→ Given information:
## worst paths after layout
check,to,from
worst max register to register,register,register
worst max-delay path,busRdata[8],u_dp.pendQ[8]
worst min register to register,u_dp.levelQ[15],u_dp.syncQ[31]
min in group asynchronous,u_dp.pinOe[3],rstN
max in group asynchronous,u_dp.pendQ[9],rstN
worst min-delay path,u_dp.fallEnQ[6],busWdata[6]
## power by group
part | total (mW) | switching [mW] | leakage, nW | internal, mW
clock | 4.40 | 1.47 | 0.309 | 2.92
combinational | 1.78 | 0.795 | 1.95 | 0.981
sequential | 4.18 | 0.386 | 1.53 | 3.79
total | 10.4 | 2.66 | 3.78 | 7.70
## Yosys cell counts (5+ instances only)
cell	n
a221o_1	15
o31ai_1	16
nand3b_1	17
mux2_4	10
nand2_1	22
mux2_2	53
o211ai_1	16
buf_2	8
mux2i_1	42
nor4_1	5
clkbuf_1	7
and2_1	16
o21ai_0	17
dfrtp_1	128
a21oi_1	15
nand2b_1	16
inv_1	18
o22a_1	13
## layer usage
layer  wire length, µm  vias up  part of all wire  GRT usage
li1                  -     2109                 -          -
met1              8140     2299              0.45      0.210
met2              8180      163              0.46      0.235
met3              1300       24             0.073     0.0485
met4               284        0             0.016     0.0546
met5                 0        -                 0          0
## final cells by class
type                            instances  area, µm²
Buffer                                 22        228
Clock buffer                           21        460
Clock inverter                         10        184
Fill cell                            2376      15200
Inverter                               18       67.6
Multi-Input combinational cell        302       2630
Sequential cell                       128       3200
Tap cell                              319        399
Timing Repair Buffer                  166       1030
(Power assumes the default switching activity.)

→ What you will do: Every line of the listing must be written out again exactly.

→ Solution to the exercise:
## worst paths after layout
check,to,from
worst max register to register,register,register
worst max-delay path,busRdata[8],u_dp.pendQ[8]
worst min register to register,u_dp.levelQ[15],u_dp.syncQ[31]
min in group asynchronous,u_dp.pinOe[3],rstN
max in group asynchronous,u_dp.pendQ[9],rstN
worst min-delay path,u_dp.fallEnQ[6],busWdata[6]
## power by group
part | total (mW) | switching [mW] | leakage, nW | internal, mW
clock | 4.40 | 1.47 | 0.309 | 2.92
combinational | 1.78 | 0.795 | 1.95 | 0.981
sequential | 4.18 | 0.386 | 1.53 | 3.79
total | 10.4 | 2.66 | 3.78 | 7.70
## Yosys cell counts (5+ instances only)
cell	n
a221o_1	15
o31ai_1	16
nand3b_1	17
mux2_4	10
nand2_1	22
mux2_2	53
o211ai_1	16
buf_2	8
mux2i_1	42
nor4_1	5
clkbuf_1	7
and2_1	16
o21ai_0	17
dfrtp_1	128
a21oi_1	15
nand2b_1	16
inv_1	18
o22a_1	13
## layer usage
layer  wire length, µm  vias up  part of all wire  GRT usage
li1                  -     2109                 -          -
met1              8140     2299              0.45      0.210
met2              8180      163              0.46      0.235
met3              1300       24             0.073     0.0485
met4               284        0             0.016     0.0546
met5                 0        -                 0          0
## final cells by class
type                            instances  area, µm²
Buffer                                 22        228
Clock buffer                           21        460
Clock inverter                         10        184
Fill cell                            2376      15200
Inverter                               18       67.6
Multi-Input combinational cell        302       2630
Sequential cell                       128       3200
Tap cell                              319        399
Timing Repair Buffer                  166       1030
(Power assumes the default switching activity.)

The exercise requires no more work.